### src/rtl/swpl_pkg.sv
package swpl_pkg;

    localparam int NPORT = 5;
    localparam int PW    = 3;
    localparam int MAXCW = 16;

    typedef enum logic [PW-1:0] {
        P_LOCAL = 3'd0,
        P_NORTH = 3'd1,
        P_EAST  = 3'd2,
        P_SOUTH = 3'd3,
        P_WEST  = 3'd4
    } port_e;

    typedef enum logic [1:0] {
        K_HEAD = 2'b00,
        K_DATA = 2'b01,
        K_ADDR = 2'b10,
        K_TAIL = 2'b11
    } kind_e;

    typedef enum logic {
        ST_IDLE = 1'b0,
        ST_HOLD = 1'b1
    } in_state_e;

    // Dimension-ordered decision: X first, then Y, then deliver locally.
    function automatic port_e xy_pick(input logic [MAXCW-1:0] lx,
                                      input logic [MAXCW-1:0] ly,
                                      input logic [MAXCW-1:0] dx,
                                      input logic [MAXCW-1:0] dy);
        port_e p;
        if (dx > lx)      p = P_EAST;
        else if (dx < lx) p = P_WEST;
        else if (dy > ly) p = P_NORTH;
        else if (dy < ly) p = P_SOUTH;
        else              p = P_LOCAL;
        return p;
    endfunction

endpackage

---

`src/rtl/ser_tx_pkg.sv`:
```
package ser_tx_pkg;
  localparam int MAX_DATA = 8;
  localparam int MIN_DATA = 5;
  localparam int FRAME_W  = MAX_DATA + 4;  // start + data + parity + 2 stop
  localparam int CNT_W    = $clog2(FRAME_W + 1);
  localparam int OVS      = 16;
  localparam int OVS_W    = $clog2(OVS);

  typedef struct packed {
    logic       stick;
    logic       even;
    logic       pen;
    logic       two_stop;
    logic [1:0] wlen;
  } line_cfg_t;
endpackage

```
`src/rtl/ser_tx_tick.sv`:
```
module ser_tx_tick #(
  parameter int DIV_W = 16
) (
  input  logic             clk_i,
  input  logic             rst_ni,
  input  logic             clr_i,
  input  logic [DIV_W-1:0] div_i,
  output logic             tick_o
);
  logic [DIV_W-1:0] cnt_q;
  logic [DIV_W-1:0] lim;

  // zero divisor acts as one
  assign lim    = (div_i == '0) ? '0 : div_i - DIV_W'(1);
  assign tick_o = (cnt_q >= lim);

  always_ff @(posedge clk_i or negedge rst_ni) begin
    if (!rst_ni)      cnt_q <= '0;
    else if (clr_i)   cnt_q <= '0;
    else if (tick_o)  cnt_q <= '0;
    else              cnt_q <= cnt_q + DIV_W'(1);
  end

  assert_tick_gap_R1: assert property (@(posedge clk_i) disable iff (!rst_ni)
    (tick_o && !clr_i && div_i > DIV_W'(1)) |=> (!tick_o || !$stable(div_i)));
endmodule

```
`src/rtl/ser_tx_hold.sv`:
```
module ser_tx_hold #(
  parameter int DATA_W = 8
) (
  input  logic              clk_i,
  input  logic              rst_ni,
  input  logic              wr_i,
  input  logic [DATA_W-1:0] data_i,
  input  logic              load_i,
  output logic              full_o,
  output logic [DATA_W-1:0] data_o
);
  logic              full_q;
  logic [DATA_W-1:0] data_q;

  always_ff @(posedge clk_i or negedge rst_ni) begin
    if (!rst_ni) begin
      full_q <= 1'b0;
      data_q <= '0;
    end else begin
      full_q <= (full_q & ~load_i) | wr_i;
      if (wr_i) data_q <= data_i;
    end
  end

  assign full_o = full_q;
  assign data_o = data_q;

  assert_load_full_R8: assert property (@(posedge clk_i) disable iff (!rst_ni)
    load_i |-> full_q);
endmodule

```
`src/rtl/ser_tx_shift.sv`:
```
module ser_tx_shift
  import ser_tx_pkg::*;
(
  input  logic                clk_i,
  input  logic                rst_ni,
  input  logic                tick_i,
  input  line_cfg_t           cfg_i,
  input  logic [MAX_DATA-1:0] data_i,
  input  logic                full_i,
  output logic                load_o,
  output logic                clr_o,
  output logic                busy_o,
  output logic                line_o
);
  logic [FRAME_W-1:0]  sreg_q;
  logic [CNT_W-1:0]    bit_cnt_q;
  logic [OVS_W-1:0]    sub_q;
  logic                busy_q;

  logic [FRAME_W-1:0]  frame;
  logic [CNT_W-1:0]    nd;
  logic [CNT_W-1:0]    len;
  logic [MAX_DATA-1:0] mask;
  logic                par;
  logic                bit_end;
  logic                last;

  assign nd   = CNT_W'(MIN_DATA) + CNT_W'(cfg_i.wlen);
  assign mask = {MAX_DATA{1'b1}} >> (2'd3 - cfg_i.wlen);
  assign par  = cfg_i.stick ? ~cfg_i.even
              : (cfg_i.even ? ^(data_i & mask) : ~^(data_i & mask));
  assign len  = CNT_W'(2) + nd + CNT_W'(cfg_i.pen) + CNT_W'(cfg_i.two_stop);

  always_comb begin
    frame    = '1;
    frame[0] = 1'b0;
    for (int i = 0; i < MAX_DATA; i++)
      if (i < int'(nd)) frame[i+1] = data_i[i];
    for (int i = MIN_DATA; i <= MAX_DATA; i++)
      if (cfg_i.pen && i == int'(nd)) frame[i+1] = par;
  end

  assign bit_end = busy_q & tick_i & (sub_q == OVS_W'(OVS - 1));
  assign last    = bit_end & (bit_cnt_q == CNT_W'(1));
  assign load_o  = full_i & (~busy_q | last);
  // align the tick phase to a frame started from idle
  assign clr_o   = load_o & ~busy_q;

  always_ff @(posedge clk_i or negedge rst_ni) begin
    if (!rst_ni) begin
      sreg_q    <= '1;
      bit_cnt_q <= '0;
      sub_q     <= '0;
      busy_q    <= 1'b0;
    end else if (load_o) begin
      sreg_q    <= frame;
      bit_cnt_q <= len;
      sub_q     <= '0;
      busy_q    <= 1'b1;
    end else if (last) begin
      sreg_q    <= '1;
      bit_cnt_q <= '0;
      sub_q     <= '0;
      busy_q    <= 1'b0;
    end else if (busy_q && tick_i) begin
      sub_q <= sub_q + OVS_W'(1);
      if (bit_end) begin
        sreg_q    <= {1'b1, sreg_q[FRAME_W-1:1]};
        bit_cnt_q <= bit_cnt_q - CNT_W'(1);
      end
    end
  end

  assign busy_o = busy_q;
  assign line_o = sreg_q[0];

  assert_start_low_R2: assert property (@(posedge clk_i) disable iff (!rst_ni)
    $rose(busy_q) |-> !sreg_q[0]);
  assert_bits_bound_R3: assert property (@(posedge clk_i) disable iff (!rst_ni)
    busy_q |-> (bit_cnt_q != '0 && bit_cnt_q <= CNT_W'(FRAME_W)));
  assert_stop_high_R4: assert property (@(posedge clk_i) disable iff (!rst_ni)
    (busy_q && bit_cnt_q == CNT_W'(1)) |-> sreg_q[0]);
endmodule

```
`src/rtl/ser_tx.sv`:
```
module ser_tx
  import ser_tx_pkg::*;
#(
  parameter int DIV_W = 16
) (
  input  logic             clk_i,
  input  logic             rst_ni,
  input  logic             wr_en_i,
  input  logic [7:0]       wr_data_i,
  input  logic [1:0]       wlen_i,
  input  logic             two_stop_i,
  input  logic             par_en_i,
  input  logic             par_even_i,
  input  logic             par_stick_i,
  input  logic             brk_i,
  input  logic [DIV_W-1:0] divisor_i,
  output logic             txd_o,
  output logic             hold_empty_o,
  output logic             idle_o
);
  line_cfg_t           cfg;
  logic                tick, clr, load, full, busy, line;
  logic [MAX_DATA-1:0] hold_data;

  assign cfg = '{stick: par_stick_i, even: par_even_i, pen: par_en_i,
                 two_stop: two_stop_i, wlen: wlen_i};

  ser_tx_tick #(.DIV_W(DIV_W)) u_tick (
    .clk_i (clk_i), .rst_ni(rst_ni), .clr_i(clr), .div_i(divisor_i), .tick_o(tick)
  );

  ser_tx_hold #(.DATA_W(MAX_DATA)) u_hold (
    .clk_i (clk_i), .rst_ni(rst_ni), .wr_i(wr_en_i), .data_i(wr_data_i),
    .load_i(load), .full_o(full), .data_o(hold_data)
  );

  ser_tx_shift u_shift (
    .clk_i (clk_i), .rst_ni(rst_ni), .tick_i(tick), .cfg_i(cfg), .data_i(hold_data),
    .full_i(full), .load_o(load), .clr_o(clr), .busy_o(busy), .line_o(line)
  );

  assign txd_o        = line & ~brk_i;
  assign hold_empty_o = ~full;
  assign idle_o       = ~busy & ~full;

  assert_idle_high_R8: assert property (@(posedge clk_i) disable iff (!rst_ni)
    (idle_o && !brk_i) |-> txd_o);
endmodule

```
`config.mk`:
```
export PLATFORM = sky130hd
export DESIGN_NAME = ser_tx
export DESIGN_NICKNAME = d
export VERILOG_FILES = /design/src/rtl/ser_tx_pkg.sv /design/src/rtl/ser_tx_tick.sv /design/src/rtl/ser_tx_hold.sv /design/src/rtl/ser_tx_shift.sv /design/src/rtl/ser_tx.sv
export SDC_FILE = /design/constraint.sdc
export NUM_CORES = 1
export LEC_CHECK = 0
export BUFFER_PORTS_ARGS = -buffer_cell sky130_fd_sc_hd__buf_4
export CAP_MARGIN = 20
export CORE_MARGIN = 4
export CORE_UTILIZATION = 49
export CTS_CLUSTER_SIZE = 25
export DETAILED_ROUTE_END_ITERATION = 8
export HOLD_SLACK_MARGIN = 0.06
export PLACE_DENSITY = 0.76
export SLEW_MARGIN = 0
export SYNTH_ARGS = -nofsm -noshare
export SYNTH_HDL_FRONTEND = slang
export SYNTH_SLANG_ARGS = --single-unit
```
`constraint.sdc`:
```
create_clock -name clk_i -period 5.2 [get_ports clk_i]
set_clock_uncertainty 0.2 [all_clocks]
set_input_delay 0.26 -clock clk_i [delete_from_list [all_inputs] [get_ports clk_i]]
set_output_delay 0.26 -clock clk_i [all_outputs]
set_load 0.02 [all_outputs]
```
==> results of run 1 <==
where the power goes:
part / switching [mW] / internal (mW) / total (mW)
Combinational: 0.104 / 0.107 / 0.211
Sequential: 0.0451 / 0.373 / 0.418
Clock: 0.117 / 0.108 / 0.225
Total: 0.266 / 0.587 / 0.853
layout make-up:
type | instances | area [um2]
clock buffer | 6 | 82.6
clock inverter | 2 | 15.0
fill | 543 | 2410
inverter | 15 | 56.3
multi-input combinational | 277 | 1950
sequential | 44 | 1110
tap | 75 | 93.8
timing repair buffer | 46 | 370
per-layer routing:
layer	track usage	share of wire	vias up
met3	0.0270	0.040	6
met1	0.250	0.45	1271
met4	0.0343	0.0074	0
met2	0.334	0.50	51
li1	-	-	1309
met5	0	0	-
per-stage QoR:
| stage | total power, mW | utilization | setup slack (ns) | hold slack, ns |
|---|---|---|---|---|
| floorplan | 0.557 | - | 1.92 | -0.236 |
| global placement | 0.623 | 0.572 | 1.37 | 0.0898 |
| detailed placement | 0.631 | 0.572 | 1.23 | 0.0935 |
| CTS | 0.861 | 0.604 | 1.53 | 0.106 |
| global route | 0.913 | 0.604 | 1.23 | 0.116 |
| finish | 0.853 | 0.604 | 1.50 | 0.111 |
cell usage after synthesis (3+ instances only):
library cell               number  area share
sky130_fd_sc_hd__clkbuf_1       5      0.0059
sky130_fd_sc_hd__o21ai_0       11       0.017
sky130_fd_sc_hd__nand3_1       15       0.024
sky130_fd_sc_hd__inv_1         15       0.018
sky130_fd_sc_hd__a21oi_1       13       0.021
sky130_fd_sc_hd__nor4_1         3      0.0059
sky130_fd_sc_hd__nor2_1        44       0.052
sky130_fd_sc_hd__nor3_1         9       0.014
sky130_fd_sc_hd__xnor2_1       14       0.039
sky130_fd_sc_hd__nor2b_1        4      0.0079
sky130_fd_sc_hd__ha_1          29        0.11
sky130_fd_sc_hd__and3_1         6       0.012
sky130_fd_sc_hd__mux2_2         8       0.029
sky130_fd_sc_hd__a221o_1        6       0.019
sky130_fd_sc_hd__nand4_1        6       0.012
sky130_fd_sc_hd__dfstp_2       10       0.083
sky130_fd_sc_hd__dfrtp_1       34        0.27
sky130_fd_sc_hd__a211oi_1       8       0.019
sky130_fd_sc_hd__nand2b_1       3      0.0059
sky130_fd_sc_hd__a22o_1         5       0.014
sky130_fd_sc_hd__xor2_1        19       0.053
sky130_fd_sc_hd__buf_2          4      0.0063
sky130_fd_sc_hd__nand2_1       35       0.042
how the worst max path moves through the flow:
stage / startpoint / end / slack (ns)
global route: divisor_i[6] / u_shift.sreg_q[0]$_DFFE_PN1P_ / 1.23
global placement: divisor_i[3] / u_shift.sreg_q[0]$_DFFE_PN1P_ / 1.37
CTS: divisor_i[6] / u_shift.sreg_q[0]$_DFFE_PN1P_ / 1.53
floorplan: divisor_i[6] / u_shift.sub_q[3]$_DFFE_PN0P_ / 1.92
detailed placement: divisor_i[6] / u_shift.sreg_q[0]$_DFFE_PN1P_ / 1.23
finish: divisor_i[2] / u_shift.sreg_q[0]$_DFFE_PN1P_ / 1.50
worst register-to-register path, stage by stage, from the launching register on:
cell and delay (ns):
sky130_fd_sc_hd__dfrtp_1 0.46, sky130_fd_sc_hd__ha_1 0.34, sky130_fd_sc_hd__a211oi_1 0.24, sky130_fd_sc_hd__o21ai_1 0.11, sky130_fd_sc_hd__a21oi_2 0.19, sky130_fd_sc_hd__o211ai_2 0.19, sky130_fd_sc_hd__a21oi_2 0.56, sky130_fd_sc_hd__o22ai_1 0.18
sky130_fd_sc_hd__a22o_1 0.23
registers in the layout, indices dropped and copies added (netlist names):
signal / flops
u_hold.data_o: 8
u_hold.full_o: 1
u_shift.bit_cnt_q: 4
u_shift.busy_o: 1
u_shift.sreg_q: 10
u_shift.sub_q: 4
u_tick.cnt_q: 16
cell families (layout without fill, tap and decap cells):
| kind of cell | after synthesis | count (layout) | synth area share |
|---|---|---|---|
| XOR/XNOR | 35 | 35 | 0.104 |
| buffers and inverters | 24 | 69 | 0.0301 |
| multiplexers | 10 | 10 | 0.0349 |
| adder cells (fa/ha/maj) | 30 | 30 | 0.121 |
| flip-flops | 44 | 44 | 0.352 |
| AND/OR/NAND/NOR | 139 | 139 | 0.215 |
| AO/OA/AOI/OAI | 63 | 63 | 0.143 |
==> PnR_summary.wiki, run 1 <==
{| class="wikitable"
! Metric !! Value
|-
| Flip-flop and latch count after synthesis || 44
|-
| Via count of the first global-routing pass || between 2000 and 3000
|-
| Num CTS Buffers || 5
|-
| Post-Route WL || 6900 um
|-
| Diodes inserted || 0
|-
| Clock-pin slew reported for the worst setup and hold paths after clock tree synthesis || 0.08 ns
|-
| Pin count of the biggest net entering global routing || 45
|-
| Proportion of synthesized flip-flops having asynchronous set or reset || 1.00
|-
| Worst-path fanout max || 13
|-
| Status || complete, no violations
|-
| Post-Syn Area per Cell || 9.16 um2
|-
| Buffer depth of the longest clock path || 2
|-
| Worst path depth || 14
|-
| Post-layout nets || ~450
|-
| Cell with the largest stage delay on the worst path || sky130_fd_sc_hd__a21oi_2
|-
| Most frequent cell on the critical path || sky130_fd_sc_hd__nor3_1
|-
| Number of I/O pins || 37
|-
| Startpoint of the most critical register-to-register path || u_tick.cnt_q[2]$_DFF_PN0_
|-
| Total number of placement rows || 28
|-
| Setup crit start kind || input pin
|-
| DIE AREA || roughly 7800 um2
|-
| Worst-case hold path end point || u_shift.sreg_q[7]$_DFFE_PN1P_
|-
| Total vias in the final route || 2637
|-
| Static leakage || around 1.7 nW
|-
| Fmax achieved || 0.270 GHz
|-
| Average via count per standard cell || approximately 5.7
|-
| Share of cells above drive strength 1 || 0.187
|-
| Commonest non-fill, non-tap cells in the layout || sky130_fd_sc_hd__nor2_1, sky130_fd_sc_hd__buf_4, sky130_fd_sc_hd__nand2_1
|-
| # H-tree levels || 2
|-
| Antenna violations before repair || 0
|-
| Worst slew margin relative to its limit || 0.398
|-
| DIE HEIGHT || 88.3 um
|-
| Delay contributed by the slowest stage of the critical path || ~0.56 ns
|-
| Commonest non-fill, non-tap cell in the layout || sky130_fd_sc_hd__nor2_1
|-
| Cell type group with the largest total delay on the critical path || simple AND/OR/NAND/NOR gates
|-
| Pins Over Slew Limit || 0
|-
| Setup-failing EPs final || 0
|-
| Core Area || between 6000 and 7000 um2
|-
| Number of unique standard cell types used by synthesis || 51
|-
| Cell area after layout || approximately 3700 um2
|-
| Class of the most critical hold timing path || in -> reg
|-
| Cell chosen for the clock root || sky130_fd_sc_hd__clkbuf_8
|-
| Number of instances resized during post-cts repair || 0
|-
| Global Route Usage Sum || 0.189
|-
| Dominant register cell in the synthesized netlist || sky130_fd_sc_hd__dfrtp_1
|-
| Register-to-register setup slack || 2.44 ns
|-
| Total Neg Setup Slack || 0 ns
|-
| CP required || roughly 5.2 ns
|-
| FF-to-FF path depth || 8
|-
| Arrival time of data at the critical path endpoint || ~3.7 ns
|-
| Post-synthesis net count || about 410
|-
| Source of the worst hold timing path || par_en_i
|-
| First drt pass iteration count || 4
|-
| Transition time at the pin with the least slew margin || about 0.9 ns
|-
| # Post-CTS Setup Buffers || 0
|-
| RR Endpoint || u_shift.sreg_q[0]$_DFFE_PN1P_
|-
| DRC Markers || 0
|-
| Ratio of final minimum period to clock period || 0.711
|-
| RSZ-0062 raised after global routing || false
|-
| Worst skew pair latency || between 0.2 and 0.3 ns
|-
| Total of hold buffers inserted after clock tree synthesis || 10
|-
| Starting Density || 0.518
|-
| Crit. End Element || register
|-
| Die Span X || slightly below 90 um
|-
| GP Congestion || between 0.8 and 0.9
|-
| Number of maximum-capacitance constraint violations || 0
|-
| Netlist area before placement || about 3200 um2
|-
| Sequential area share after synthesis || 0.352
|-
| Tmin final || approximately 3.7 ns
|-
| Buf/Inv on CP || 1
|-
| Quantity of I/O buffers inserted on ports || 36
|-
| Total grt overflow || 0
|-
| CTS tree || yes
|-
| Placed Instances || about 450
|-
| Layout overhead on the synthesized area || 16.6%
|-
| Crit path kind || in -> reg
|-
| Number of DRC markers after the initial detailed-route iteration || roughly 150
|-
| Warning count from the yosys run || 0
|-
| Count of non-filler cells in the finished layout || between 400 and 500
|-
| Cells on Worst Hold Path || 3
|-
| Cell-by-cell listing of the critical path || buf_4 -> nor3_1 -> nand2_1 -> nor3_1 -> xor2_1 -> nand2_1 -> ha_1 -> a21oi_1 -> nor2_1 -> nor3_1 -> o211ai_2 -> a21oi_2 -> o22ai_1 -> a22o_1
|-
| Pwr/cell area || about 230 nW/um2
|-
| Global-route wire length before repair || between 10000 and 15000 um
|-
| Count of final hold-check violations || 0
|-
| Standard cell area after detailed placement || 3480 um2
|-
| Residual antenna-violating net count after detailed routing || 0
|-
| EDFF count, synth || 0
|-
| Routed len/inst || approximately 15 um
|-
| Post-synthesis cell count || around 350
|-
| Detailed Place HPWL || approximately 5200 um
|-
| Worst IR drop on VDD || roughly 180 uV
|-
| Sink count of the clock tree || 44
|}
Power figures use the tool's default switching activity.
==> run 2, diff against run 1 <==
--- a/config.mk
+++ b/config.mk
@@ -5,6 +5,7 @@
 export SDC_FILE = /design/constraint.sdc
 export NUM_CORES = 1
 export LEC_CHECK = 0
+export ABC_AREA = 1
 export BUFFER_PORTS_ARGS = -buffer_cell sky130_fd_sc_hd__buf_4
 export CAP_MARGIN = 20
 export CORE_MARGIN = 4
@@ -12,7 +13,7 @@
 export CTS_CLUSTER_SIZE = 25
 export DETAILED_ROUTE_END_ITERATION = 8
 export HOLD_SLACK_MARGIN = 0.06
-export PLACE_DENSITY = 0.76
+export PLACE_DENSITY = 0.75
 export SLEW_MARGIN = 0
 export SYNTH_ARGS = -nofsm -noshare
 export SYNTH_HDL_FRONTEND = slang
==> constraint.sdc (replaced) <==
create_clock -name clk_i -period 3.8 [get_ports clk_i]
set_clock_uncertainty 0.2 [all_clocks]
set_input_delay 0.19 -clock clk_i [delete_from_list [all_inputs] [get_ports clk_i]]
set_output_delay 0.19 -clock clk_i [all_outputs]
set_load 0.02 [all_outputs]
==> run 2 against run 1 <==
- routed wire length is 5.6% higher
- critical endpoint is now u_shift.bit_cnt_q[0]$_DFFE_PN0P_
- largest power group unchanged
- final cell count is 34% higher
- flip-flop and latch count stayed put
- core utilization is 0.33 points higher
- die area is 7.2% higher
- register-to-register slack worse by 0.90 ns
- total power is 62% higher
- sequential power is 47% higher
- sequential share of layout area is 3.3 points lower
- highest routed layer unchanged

HOW TO COMPLETE THIS TASK: Reproduce each line of the records in which "mask" appears.

ANSWER:
  logic [MAX_DATA-1:0] mask;
  assign mask = {MAX_DATA{1'b1}} >> (2'd3 - cfg_i.wlen);
              : (cfg_i.even ? ^(data_i & mask) : ~^(data_i & mask));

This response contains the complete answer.